EXERCISE DIRECTIONS: Every line containing the word "Yosys" must be pulled from the records.

(Records drawn from a dataset)
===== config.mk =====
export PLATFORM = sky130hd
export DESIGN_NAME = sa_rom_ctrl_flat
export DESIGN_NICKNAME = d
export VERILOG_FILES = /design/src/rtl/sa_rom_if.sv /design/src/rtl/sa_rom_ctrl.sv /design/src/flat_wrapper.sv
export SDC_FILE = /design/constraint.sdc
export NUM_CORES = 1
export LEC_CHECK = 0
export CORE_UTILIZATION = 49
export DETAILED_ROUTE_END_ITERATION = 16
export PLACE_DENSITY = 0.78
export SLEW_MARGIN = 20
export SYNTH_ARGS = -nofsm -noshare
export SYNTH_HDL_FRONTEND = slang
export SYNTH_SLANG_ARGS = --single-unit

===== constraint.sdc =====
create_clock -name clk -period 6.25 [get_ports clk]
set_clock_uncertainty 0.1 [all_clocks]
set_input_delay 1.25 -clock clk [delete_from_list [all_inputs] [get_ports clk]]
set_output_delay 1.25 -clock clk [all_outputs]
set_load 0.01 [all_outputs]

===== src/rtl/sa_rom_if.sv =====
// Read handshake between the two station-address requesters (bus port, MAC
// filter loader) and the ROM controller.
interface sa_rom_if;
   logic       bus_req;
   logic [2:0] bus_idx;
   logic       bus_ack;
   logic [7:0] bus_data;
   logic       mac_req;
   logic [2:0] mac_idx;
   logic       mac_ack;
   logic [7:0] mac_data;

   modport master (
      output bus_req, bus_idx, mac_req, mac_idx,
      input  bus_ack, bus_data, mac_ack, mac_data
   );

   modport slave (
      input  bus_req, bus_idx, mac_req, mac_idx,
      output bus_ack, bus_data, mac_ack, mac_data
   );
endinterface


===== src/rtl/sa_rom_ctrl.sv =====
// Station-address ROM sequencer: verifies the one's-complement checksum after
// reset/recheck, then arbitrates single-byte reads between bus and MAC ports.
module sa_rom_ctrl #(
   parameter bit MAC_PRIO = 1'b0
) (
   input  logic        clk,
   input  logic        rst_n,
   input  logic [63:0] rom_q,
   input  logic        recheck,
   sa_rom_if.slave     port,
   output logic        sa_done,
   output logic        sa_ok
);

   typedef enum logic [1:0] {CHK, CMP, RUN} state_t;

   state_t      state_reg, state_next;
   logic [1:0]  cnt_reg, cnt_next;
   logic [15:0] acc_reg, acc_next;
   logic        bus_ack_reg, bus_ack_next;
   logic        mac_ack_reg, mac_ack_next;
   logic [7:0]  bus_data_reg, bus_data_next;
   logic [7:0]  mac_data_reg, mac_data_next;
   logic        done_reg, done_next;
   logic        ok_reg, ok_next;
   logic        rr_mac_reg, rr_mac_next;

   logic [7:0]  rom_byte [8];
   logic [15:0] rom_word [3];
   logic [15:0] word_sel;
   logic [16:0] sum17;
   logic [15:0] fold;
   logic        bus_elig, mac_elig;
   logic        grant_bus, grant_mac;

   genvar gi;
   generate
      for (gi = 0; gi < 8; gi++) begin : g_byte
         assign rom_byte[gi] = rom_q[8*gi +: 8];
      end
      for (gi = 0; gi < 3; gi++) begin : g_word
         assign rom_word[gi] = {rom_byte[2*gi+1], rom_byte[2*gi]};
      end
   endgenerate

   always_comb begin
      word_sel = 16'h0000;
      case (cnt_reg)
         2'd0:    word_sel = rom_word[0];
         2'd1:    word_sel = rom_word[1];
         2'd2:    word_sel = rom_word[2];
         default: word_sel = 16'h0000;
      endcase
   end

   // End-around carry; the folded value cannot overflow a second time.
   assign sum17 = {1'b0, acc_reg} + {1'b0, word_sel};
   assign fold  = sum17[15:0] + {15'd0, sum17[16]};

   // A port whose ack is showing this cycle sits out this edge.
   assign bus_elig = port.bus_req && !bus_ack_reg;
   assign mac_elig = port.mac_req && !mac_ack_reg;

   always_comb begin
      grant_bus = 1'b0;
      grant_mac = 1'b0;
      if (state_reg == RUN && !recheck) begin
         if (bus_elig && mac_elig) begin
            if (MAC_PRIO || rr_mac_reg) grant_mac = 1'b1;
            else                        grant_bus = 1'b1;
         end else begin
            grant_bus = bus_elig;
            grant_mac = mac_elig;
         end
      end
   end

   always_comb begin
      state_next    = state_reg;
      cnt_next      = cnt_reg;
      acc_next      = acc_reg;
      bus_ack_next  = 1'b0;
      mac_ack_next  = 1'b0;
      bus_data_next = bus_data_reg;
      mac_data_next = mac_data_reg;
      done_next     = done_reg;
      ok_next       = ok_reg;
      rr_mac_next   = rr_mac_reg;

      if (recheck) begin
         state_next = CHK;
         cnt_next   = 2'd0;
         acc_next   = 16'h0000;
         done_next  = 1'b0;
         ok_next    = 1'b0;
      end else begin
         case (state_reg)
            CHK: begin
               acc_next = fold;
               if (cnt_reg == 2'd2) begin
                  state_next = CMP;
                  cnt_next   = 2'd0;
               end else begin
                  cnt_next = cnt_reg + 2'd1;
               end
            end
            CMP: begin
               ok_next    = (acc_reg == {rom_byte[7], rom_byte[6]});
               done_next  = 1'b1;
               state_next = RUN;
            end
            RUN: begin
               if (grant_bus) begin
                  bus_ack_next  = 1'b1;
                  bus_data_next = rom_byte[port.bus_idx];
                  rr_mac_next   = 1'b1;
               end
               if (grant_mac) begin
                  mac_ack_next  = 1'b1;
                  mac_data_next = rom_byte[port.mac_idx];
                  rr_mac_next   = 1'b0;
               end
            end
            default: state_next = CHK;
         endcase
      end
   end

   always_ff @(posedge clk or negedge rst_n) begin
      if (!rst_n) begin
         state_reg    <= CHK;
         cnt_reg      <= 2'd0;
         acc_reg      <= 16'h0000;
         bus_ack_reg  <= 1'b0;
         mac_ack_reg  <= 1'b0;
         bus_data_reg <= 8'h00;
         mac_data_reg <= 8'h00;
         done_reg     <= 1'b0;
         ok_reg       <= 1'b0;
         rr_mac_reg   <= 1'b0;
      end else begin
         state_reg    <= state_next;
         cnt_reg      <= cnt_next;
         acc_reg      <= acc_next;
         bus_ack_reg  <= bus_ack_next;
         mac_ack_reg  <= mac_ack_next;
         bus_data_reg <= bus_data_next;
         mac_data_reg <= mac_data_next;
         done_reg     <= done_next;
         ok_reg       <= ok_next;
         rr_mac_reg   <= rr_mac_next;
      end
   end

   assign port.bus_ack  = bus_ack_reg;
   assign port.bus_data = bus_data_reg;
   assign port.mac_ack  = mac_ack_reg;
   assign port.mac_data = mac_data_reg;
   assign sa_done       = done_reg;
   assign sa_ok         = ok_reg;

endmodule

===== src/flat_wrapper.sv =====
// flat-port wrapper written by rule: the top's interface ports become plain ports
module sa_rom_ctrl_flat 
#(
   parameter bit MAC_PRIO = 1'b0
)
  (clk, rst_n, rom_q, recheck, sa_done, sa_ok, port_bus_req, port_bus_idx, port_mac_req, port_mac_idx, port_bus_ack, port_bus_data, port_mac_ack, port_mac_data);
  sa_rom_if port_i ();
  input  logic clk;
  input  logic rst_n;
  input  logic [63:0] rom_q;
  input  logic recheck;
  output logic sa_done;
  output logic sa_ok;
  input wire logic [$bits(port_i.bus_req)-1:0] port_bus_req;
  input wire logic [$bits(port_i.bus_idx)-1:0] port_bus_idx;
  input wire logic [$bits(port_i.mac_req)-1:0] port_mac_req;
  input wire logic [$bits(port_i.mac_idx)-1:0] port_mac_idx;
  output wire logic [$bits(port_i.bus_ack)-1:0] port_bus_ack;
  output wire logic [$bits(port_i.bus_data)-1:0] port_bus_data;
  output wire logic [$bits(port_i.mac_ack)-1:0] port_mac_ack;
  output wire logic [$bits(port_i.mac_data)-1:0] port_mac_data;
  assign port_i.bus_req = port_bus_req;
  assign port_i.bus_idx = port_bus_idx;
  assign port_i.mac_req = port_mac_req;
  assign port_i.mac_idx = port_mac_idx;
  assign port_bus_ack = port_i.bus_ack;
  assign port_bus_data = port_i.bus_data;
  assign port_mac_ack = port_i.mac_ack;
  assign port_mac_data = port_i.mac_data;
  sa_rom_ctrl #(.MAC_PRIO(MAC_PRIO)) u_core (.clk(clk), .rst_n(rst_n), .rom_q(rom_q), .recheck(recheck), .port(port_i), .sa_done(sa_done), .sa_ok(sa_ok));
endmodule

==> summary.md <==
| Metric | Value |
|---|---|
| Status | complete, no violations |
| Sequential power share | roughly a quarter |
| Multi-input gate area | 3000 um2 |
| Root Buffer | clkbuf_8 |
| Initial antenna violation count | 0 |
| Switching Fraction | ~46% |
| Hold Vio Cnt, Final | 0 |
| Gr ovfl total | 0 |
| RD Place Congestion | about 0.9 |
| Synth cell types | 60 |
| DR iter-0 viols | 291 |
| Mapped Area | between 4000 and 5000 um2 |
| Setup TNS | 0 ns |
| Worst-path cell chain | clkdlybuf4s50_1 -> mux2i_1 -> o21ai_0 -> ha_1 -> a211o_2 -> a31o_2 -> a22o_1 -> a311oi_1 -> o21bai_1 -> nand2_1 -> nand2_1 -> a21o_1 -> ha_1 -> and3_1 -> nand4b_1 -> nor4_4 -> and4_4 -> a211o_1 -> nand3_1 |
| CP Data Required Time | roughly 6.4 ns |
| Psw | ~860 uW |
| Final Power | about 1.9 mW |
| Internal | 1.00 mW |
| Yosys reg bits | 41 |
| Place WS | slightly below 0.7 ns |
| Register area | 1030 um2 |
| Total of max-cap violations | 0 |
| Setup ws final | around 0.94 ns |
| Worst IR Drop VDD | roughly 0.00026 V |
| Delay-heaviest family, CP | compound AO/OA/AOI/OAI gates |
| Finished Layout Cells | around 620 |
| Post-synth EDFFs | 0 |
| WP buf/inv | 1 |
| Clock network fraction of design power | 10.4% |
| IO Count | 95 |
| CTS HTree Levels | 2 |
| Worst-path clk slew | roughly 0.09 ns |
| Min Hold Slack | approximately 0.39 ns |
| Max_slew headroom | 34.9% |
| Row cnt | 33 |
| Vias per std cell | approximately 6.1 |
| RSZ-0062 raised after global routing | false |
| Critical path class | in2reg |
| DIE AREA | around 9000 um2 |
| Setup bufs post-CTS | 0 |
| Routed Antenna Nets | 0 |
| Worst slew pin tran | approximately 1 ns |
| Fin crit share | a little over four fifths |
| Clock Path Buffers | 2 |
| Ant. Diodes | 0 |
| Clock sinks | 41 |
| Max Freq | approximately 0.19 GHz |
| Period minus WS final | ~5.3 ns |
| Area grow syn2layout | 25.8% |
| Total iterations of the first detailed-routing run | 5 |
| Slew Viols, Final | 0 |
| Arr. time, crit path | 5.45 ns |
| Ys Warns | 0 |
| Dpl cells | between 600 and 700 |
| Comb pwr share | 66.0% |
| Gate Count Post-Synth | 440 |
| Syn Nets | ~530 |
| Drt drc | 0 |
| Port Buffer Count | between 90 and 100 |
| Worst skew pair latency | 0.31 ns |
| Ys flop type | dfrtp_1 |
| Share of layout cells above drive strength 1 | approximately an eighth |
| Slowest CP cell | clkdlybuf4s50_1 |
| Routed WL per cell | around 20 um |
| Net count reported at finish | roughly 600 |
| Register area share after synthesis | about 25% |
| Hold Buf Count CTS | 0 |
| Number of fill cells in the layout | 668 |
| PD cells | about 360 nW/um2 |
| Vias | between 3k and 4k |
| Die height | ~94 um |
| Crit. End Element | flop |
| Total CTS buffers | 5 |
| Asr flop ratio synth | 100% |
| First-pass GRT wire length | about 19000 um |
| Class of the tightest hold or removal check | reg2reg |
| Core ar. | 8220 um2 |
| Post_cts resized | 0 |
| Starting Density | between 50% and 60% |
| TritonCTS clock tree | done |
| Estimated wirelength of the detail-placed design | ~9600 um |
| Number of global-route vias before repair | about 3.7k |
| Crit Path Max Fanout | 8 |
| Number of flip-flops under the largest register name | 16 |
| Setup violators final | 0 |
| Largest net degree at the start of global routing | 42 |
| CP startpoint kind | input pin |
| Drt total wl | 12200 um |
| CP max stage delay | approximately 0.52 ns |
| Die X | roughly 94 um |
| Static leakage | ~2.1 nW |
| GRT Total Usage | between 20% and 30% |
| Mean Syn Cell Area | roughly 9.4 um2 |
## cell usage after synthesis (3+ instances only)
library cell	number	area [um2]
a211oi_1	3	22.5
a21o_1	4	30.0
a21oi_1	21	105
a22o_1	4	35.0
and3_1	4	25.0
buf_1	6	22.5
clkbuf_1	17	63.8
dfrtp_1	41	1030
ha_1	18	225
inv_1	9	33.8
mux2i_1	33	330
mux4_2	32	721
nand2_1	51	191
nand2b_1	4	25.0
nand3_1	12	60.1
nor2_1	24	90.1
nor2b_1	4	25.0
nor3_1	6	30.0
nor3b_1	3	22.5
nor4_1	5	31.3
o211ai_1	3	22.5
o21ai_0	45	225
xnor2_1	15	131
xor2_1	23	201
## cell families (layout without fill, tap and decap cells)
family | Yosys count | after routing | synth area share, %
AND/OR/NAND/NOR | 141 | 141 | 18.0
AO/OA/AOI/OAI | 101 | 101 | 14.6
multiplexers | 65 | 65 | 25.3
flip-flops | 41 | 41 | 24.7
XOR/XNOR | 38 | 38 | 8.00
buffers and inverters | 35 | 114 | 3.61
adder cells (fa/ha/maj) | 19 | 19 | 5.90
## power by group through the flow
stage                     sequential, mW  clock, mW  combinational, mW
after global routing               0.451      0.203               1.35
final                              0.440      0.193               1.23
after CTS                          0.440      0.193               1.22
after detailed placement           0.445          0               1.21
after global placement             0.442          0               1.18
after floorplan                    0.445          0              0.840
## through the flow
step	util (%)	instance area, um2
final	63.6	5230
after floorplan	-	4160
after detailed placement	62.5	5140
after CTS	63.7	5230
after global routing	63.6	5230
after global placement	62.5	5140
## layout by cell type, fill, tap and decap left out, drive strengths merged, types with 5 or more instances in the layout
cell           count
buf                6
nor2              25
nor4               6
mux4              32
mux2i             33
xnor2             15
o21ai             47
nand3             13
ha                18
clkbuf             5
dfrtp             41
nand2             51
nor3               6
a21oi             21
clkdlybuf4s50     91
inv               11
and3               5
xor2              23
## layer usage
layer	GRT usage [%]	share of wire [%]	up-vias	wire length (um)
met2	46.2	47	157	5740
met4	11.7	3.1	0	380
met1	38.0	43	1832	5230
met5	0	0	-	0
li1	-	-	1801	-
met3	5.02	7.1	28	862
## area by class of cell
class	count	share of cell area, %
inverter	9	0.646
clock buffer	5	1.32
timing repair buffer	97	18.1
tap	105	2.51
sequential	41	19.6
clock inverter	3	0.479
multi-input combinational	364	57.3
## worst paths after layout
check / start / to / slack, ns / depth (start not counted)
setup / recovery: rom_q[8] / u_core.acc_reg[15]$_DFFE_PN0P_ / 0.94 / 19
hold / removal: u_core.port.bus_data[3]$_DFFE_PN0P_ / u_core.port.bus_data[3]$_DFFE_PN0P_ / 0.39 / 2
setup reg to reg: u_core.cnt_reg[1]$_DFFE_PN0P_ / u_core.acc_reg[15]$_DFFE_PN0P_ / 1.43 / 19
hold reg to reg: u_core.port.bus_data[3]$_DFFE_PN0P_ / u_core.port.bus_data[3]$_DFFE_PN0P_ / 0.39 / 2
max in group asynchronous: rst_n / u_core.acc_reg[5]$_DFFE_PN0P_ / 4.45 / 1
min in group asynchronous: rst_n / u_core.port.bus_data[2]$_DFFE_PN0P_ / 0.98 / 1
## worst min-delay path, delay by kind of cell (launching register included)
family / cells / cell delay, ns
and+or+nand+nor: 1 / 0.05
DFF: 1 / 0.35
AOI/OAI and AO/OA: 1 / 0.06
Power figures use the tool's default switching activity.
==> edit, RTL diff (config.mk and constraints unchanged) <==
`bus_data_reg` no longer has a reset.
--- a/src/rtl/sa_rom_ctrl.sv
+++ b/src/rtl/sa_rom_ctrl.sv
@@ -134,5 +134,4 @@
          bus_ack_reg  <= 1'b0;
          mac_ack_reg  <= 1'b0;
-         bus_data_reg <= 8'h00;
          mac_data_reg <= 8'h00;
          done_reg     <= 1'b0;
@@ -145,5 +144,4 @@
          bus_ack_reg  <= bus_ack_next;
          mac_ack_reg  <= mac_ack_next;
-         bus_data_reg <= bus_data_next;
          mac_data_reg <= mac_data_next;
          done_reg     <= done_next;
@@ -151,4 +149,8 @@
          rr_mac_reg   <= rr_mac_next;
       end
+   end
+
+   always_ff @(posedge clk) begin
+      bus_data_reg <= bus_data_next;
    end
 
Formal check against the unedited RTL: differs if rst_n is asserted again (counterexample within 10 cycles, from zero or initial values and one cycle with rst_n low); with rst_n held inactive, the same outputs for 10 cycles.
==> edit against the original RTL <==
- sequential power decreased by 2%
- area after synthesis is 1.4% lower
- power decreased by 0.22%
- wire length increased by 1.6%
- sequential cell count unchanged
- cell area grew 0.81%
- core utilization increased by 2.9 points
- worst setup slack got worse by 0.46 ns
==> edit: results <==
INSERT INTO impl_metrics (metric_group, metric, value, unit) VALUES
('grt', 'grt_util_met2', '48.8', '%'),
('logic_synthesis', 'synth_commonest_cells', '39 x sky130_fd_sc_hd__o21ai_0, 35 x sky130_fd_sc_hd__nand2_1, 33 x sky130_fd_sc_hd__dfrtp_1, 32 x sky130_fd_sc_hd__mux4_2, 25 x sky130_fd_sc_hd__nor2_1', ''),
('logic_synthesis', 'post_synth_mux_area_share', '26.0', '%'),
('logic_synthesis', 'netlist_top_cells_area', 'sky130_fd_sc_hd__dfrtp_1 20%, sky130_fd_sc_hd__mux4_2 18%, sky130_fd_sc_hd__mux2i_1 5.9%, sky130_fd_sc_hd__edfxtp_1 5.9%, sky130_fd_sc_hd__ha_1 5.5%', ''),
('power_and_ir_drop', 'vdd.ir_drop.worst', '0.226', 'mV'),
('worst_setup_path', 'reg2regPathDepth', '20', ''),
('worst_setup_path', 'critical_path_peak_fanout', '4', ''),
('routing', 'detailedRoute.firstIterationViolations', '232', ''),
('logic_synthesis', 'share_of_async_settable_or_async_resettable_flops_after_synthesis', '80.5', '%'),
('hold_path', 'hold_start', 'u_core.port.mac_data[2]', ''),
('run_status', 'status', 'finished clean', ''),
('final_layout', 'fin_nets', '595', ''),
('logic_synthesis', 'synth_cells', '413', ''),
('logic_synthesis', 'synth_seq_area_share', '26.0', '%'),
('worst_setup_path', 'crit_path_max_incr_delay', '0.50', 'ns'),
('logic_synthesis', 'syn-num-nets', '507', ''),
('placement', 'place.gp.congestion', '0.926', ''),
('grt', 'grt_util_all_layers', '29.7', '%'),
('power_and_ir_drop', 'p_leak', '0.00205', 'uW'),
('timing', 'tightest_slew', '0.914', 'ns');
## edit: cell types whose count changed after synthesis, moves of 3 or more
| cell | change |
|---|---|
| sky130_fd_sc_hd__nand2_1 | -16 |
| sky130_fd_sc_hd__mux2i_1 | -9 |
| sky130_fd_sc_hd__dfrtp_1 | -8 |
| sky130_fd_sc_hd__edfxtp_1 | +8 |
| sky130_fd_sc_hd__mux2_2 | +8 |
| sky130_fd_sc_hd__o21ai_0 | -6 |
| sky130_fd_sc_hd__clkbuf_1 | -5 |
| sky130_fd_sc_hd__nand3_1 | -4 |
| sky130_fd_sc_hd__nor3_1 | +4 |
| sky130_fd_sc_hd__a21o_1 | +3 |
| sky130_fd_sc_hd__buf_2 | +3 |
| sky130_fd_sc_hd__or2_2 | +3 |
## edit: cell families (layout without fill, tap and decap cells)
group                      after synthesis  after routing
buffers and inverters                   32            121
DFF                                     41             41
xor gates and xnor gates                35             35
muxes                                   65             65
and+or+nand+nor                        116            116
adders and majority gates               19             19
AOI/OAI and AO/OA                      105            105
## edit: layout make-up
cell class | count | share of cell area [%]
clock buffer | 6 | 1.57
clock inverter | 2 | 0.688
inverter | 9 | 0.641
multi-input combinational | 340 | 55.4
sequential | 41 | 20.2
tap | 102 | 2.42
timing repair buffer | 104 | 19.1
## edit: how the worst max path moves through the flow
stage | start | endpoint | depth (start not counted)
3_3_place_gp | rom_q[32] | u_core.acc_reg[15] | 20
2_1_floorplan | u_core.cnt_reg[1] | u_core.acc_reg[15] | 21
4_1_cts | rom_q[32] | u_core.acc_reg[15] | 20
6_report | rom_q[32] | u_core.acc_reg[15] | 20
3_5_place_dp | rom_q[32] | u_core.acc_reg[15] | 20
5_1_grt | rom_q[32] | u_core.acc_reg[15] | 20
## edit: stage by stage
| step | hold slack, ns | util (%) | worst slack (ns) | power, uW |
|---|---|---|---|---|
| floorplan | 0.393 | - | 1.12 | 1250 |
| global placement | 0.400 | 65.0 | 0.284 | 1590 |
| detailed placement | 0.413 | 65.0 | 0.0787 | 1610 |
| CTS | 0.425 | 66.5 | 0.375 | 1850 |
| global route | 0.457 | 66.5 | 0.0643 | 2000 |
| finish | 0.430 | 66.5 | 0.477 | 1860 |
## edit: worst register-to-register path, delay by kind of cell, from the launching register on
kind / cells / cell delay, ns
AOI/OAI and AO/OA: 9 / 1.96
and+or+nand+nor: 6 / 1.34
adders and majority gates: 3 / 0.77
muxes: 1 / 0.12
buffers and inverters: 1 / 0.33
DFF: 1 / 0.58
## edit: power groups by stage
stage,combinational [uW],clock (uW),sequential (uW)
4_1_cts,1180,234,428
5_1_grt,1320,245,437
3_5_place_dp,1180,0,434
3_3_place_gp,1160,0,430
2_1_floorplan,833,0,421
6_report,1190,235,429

RESPONSE:
| Yosys reg bits | 41 |
family | Yosys count | after routing | synth area share, %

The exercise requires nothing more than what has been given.